Task description:
Each line below that holds the word "netlist" counts once; state the total number of such lines and nothing else.

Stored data
——

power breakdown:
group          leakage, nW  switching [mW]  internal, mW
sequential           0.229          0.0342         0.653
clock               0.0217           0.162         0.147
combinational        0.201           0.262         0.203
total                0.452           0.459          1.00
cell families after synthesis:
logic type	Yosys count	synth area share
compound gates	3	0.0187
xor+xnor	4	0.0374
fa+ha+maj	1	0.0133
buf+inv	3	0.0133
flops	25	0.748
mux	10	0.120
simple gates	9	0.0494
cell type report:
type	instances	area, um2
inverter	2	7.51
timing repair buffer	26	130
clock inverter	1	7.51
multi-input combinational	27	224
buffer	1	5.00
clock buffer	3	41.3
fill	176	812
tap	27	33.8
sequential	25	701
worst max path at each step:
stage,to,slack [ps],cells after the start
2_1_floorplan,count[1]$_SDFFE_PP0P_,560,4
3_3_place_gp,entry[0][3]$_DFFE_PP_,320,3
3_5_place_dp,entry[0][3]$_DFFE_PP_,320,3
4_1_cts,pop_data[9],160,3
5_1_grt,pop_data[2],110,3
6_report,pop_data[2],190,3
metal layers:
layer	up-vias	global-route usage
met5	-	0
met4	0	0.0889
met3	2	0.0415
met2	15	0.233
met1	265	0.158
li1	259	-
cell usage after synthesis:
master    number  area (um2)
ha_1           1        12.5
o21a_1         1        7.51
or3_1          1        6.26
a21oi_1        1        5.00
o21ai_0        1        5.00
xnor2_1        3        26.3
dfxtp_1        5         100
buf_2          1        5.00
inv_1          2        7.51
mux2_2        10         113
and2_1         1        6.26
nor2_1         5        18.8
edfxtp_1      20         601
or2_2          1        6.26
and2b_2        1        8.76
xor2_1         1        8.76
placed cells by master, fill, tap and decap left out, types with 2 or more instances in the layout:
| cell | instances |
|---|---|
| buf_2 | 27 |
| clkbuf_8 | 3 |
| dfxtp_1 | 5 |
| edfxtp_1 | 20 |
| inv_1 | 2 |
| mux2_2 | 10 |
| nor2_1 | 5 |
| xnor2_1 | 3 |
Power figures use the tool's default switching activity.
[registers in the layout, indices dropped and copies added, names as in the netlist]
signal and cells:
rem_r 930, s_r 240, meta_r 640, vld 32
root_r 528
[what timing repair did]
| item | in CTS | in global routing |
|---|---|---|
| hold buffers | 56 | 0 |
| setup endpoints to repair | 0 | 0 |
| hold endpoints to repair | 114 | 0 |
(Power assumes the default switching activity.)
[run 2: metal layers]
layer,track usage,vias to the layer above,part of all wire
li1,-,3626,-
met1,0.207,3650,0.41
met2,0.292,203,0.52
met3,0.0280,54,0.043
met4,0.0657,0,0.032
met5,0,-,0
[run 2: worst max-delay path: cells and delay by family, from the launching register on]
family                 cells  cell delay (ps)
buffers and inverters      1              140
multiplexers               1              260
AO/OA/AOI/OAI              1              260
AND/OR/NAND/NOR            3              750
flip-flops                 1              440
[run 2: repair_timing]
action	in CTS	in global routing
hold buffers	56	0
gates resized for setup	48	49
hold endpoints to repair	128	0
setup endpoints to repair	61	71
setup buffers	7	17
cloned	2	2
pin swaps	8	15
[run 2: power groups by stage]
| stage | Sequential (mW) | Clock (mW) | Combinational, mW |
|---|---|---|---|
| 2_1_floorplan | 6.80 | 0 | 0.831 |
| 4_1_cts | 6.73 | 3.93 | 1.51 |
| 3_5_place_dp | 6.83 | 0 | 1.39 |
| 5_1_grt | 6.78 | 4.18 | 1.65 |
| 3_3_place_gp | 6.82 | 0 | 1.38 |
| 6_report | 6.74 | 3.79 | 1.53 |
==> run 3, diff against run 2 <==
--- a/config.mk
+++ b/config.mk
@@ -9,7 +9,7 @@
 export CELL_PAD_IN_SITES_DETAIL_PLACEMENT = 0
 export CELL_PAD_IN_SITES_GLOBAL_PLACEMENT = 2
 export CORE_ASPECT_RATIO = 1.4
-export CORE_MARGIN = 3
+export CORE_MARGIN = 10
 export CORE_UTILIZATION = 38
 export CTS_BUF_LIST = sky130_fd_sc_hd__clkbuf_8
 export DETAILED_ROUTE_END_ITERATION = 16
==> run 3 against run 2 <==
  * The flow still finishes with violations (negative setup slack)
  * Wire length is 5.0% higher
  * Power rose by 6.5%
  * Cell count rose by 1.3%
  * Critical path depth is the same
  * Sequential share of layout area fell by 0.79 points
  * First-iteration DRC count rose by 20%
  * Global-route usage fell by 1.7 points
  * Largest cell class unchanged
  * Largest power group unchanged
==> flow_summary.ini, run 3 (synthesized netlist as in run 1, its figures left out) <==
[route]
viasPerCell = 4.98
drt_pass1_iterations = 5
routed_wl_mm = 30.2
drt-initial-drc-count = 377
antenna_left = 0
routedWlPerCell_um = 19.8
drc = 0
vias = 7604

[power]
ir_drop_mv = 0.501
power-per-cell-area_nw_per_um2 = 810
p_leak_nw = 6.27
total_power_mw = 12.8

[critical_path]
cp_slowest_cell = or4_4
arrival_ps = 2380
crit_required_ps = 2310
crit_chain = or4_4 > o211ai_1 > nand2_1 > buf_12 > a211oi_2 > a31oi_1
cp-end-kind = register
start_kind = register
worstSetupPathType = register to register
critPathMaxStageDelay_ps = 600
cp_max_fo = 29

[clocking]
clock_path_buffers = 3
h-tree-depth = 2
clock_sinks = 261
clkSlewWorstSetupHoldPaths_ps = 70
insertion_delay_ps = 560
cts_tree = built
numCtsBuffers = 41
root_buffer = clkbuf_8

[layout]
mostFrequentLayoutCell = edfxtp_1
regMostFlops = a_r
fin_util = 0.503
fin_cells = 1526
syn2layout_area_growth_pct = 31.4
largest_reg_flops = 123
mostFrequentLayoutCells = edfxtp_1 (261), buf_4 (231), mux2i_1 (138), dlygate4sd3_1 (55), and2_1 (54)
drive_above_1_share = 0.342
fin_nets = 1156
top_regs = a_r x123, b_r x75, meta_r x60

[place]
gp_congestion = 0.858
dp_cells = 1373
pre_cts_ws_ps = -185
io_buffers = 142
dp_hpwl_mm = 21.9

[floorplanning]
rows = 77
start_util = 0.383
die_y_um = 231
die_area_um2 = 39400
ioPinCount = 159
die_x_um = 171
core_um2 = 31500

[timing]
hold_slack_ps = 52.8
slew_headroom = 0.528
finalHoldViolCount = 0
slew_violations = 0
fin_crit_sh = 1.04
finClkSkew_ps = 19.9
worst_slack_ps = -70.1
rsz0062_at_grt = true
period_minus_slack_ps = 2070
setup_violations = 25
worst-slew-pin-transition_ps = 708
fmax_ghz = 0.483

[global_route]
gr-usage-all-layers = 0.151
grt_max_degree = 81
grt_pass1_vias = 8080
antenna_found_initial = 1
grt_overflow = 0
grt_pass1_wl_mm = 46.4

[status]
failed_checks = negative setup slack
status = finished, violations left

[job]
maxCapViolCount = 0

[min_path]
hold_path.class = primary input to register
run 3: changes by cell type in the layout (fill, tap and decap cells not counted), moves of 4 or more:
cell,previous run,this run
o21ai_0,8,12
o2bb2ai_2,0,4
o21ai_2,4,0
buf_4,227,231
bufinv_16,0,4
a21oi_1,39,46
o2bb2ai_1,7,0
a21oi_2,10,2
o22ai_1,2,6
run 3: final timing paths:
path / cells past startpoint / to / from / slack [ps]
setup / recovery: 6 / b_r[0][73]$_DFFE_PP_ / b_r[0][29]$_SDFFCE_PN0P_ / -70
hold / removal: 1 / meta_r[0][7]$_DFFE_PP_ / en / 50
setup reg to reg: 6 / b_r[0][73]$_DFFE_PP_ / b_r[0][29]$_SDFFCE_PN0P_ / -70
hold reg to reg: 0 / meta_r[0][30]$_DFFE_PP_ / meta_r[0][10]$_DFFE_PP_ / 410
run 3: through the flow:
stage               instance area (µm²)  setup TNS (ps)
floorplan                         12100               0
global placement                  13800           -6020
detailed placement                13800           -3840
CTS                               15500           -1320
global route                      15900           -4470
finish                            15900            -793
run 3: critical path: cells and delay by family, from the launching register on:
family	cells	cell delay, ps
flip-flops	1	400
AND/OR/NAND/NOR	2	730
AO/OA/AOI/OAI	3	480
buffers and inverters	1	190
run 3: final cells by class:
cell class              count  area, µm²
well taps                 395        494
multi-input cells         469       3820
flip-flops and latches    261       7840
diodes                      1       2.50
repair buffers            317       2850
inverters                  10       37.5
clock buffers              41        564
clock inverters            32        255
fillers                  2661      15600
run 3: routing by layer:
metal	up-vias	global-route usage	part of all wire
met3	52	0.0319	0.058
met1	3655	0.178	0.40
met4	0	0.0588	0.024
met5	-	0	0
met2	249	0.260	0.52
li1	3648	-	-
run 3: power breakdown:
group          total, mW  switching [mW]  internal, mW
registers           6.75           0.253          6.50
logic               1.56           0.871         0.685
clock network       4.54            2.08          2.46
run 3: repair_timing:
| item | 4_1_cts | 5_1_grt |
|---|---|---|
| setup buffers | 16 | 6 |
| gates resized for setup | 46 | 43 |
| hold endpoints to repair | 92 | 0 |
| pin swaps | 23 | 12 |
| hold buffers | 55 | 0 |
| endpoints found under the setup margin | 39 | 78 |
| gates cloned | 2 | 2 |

——

Exercise answer:
2